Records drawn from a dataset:
********
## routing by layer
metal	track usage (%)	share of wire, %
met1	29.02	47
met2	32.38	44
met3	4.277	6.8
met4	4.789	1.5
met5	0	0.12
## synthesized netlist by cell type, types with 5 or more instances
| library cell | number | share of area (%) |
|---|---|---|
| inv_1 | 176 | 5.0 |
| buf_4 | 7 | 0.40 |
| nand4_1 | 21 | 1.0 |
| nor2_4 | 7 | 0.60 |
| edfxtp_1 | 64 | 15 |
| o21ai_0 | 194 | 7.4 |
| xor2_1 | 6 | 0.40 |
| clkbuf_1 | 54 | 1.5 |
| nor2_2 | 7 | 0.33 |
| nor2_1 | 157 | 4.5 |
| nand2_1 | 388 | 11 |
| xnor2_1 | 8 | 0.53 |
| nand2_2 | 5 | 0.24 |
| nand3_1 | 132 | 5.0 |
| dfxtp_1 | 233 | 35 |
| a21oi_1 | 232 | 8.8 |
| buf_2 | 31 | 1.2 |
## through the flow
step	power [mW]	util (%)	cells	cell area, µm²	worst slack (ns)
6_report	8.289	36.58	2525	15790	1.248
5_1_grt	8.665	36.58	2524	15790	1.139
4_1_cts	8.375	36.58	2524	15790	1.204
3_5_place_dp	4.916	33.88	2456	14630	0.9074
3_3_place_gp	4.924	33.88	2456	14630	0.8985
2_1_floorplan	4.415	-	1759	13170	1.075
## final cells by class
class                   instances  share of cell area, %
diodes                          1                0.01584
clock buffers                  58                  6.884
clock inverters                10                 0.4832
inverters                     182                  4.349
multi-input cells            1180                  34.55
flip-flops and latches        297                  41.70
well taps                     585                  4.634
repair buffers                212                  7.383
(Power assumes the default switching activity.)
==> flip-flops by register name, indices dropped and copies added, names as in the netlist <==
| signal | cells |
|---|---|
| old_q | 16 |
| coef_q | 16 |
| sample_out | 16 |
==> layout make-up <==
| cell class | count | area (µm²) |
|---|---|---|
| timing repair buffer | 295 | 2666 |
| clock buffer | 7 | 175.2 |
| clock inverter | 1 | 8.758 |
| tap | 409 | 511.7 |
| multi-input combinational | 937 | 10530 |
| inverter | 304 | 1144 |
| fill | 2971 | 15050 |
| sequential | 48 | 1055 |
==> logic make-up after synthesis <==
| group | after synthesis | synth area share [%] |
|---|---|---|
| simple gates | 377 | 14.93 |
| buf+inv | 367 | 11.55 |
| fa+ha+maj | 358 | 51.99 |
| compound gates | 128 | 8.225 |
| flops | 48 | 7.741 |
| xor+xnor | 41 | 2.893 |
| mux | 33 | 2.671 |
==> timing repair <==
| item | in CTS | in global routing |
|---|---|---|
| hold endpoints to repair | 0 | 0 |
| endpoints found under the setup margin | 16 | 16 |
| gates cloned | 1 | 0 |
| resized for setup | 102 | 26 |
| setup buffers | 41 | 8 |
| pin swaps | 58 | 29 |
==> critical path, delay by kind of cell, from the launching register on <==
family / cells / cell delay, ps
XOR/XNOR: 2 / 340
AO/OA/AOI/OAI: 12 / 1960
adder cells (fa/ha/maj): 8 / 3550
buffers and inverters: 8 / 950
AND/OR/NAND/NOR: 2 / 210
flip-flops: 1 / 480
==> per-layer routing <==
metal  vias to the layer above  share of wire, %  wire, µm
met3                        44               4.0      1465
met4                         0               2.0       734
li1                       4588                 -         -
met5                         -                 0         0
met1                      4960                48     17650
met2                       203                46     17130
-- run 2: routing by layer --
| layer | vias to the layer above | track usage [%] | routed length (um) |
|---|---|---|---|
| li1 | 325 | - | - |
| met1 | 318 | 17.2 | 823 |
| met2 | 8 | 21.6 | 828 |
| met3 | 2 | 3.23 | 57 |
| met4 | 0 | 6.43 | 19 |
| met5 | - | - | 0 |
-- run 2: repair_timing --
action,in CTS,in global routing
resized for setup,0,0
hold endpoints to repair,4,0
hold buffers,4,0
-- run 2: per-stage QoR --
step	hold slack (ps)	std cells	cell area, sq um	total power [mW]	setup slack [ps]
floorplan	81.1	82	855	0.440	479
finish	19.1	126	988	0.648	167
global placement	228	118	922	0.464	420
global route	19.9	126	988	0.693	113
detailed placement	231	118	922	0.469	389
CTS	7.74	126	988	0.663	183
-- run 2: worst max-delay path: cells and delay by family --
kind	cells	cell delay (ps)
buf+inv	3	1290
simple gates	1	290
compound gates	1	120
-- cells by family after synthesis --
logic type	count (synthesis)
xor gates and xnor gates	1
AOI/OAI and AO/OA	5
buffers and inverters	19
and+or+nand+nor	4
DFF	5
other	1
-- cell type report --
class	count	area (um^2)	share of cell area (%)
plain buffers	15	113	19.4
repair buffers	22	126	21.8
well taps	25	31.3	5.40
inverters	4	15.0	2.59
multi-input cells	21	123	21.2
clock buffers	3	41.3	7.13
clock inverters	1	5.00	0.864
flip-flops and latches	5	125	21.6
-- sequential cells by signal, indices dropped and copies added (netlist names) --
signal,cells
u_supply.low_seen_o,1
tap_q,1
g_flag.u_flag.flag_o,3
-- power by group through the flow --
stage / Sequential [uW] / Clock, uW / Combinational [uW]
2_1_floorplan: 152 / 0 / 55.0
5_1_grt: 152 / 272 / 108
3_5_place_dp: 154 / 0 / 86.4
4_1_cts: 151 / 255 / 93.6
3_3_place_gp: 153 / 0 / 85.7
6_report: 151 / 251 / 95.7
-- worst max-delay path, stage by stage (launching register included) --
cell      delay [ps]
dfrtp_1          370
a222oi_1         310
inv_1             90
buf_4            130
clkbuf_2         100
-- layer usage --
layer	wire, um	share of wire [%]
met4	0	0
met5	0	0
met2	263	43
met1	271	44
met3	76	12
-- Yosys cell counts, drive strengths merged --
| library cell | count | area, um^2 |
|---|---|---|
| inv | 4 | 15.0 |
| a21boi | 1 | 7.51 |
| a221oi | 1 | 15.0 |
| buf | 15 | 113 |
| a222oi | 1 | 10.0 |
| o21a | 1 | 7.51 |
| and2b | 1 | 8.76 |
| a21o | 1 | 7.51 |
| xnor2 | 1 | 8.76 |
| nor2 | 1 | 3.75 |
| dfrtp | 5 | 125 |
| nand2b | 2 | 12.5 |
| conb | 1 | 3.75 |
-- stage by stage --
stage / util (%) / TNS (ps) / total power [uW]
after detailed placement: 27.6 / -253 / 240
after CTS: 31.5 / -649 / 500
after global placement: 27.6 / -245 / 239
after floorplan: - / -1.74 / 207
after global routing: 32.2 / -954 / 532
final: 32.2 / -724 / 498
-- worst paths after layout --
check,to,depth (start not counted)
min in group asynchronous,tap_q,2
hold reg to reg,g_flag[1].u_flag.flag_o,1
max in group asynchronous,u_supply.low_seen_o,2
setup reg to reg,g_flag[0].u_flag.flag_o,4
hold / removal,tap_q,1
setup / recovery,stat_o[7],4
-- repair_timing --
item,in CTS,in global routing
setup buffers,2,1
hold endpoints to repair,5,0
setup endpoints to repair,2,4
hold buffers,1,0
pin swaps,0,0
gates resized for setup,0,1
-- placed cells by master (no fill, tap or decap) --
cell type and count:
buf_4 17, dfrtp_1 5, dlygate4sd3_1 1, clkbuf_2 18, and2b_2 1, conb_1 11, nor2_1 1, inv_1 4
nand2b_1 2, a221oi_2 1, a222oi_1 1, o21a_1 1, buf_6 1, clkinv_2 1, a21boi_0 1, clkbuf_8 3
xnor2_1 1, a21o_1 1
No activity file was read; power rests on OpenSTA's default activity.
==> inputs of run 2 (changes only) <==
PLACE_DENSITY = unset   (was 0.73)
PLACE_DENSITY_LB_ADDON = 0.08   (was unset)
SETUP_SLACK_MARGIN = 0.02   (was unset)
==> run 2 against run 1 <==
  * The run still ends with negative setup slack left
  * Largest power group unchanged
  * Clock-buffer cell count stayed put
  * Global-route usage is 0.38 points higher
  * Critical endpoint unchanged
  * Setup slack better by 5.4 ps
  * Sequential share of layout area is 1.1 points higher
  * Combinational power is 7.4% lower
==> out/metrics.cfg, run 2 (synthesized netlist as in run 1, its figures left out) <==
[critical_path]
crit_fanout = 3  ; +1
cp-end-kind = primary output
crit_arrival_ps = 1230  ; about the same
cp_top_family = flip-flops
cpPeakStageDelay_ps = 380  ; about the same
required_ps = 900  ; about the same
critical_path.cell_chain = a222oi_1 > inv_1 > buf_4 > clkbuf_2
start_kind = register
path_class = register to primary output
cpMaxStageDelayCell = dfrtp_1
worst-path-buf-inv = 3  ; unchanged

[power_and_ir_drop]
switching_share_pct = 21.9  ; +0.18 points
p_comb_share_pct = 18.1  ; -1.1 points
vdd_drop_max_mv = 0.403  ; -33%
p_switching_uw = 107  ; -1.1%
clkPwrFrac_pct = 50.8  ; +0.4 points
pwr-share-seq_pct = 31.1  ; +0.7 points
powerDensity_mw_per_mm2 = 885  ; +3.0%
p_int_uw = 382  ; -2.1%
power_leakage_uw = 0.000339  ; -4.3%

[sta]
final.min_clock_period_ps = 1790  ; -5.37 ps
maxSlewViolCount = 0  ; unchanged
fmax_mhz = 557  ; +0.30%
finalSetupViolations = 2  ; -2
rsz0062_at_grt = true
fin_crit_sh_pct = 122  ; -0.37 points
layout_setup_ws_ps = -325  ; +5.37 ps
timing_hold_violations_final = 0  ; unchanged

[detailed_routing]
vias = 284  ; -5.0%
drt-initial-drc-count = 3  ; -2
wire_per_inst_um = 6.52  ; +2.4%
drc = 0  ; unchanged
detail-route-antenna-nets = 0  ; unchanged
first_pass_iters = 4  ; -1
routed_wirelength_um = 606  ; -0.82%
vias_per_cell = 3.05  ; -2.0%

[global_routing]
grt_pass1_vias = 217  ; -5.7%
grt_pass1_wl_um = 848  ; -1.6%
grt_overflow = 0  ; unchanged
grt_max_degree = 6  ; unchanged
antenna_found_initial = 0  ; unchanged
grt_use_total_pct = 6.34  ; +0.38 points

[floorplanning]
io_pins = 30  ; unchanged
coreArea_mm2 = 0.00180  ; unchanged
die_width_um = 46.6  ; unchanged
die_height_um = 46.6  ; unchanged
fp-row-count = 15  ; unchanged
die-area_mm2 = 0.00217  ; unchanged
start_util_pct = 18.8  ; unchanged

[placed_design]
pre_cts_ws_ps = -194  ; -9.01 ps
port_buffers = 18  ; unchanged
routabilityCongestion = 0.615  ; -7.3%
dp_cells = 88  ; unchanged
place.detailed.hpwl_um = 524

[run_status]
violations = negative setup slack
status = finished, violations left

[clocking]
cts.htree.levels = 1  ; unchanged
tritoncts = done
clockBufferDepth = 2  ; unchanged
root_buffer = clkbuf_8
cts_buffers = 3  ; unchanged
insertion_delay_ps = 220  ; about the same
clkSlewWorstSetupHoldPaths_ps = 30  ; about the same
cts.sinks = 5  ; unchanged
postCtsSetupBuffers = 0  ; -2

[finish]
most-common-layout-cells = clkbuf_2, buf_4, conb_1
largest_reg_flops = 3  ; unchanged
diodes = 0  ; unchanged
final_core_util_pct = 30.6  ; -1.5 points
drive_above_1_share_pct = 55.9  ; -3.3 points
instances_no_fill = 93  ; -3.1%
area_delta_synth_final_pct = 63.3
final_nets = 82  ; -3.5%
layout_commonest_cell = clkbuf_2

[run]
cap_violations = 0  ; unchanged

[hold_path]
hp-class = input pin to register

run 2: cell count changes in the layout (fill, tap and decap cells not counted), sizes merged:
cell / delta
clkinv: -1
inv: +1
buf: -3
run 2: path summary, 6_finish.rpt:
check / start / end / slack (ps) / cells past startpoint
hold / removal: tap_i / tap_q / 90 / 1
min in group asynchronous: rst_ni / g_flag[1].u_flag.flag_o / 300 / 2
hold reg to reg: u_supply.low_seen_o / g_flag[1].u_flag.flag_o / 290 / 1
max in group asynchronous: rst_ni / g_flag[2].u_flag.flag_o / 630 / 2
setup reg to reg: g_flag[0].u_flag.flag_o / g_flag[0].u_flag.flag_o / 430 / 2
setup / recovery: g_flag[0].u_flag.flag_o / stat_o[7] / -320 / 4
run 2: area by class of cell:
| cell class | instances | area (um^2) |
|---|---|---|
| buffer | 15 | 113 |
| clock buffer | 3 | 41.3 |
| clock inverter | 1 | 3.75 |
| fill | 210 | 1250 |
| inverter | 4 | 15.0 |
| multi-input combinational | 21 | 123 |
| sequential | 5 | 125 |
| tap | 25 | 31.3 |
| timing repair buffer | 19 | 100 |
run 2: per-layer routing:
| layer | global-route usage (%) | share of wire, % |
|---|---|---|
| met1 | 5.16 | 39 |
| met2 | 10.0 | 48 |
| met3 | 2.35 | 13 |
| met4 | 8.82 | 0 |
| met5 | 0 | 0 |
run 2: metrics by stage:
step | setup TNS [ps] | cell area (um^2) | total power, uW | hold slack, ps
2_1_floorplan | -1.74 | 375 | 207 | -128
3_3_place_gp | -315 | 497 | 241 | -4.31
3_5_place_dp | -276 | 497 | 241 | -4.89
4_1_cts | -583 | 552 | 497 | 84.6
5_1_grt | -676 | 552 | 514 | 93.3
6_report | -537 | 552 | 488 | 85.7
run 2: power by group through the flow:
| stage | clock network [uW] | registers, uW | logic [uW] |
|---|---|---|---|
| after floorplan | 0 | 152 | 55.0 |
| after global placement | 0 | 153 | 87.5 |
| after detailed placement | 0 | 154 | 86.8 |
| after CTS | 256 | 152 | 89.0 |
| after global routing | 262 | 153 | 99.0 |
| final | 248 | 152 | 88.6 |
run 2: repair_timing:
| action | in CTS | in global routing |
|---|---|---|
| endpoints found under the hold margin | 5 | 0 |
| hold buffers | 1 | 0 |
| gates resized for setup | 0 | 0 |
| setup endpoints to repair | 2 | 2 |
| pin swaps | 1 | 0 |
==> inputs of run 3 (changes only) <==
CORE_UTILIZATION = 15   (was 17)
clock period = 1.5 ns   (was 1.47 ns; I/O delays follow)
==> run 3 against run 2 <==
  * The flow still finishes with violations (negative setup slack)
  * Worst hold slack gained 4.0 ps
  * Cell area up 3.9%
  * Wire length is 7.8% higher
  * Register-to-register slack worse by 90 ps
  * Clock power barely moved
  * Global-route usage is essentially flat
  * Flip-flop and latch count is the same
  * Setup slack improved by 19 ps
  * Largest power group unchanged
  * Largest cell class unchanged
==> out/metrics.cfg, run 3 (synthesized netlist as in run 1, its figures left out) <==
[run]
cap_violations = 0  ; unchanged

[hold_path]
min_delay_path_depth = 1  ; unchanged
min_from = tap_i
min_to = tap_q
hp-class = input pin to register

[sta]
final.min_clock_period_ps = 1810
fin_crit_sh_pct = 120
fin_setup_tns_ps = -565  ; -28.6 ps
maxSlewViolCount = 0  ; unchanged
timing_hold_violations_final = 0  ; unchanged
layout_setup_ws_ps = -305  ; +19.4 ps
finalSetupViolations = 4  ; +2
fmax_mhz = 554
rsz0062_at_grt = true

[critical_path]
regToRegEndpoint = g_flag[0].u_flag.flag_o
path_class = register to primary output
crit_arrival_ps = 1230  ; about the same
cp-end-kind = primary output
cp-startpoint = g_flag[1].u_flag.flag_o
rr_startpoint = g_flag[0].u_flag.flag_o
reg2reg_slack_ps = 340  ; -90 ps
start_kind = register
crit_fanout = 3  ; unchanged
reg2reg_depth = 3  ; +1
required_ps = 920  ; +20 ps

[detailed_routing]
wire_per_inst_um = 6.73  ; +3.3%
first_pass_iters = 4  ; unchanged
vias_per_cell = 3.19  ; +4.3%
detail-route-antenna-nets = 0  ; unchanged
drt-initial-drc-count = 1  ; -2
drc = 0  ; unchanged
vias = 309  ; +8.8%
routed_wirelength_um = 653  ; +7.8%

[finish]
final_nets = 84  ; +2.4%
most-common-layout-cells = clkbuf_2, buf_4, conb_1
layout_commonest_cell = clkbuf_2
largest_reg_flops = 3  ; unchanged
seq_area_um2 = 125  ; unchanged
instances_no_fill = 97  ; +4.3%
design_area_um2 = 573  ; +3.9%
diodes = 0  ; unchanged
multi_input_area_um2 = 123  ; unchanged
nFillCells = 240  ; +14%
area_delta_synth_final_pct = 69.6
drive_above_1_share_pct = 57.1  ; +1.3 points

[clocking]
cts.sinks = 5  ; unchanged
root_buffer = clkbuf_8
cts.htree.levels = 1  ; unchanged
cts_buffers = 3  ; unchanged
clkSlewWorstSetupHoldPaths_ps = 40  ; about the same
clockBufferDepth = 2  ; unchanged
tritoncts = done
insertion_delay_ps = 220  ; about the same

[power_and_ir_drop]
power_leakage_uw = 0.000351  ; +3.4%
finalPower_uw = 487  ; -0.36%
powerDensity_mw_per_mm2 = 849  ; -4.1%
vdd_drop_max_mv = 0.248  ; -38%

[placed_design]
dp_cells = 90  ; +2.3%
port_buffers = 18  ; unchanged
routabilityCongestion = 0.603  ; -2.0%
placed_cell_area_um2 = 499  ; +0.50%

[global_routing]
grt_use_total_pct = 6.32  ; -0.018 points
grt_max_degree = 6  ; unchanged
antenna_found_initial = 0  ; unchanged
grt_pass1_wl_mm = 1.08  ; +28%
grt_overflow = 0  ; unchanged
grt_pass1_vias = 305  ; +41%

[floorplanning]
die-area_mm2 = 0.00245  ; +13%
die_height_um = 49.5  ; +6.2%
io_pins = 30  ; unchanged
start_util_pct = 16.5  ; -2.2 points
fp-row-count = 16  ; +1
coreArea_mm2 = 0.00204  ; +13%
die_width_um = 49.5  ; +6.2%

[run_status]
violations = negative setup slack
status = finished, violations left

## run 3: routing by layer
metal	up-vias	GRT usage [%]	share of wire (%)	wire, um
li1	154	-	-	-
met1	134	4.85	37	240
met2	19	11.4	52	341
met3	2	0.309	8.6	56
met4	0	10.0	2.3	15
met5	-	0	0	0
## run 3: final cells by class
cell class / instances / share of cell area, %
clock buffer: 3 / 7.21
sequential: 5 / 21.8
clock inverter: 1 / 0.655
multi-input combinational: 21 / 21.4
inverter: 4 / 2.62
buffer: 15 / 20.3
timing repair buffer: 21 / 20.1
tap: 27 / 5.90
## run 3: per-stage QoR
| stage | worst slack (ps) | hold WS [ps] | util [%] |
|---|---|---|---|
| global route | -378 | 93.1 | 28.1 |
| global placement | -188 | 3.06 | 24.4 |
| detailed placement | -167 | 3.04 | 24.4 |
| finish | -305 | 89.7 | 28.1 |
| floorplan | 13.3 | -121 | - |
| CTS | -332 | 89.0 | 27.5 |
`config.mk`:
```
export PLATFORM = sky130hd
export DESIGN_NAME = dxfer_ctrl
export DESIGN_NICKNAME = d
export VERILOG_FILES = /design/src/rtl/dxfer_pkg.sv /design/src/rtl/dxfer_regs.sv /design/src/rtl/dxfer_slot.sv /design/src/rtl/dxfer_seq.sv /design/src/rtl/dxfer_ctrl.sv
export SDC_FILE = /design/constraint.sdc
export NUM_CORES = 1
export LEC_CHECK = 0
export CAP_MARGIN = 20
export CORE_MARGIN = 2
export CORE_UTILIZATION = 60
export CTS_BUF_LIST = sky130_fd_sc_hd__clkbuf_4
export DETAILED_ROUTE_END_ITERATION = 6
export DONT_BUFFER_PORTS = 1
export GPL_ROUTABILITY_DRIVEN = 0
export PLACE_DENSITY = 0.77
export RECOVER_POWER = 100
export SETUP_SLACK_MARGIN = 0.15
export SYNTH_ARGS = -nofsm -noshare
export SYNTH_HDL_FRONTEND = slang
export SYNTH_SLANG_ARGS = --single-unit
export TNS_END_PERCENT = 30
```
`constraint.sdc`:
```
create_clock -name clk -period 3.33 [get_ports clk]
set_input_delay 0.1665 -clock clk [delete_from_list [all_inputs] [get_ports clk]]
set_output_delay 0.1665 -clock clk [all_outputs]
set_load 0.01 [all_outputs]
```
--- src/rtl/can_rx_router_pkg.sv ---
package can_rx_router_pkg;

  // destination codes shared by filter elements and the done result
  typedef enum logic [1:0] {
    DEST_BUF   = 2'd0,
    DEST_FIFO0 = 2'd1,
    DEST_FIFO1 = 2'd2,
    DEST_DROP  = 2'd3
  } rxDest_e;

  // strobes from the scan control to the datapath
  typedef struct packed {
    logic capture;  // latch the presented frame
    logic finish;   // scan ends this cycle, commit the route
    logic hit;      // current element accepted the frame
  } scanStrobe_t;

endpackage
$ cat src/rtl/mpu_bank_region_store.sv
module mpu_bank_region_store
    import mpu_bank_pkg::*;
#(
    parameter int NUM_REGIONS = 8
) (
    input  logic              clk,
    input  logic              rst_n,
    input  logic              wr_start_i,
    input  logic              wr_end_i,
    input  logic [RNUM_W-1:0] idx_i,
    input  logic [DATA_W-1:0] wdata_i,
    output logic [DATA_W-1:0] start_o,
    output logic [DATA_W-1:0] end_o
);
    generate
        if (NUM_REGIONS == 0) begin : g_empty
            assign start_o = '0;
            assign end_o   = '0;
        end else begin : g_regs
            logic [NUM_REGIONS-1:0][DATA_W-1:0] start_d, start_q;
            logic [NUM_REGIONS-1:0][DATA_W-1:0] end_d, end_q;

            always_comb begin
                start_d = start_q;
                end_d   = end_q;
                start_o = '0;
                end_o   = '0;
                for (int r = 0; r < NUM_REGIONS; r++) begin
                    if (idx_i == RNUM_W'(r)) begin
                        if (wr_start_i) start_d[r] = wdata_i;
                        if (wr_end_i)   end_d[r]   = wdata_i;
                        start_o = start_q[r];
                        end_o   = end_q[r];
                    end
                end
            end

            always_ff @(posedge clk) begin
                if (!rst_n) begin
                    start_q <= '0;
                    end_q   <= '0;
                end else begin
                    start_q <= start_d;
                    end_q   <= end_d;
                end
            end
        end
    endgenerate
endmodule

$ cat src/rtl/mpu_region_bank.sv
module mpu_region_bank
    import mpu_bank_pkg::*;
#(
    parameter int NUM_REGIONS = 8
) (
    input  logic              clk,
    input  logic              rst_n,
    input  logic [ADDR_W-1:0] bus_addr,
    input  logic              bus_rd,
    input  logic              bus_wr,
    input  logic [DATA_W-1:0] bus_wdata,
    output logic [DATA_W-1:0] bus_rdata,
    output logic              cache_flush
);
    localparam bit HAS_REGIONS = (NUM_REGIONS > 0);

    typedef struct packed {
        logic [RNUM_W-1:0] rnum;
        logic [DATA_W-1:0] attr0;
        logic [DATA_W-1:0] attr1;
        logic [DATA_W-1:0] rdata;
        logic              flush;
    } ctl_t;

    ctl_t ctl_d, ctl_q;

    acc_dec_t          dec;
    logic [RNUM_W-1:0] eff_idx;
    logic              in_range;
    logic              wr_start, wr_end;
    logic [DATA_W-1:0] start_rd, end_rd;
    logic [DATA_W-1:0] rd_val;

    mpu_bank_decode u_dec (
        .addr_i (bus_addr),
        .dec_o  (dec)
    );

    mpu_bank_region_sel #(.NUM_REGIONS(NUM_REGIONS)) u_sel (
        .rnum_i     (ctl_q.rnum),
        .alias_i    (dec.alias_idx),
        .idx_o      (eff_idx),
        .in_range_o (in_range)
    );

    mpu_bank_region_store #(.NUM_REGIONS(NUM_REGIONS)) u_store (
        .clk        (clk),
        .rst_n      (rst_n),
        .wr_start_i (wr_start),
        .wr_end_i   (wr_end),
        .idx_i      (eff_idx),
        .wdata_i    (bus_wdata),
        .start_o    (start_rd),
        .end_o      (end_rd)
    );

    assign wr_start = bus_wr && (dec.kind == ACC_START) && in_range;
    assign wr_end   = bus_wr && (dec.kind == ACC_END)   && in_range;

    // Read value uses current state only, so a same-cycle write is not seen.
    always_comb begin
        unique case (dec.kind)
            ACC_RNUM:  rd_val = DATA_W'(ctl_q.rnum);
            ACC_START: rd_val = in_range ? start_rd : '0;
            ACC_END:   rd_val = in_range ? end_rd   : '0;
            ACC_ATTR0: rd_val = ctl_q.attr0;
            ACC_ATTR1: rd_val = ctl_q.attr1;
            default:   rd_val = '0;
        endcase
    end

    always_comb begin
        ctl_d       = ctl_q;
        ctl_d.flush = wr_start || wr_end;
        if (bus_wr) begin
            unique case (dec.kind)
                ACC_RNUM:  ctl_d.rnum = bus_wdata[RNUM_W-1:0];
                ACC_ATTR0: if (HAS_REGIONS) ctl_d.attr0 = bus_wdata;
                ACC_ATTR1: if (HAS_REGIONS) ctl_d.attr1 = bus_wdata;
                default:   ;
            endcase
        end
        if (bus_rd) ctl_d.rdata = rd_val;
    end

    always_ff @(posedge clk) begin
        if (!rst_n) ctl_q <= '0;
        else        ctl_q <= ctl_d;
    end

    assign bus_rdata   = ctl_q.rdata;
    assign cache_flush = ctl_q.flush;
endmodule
********
TASK DIRECTIONS:
Lines after the one containing "xor2_1 | 6 | 0.40 |" are left out; every line from the start of the entries through that line is restated word for word.

SOLUTION FOR THIS PROBLEM:
## routing by layer
metal	track usage (%)	share of wire, %
met1	29.02	47
met2	32.38	44
met3	4.277	6.8
met4	4.789	1.5
met5	0	0.12
## synthesized netlist by cell type, types with 5 or more instances
| library cell | number | share of area (%) |
|---|---|---|
| inv_1 | 176 | 5.0 |
| buf_4 | 7 | 0.40 |
| nand4_1 | 21 | 1.0 |
| nor2_4 | 7 | 0.60 |
| edfxtp_1 | 64 | 15 |
| o21ai_0 | 194 | 7.4 |
| xor2_1 | 6 | 0.40 |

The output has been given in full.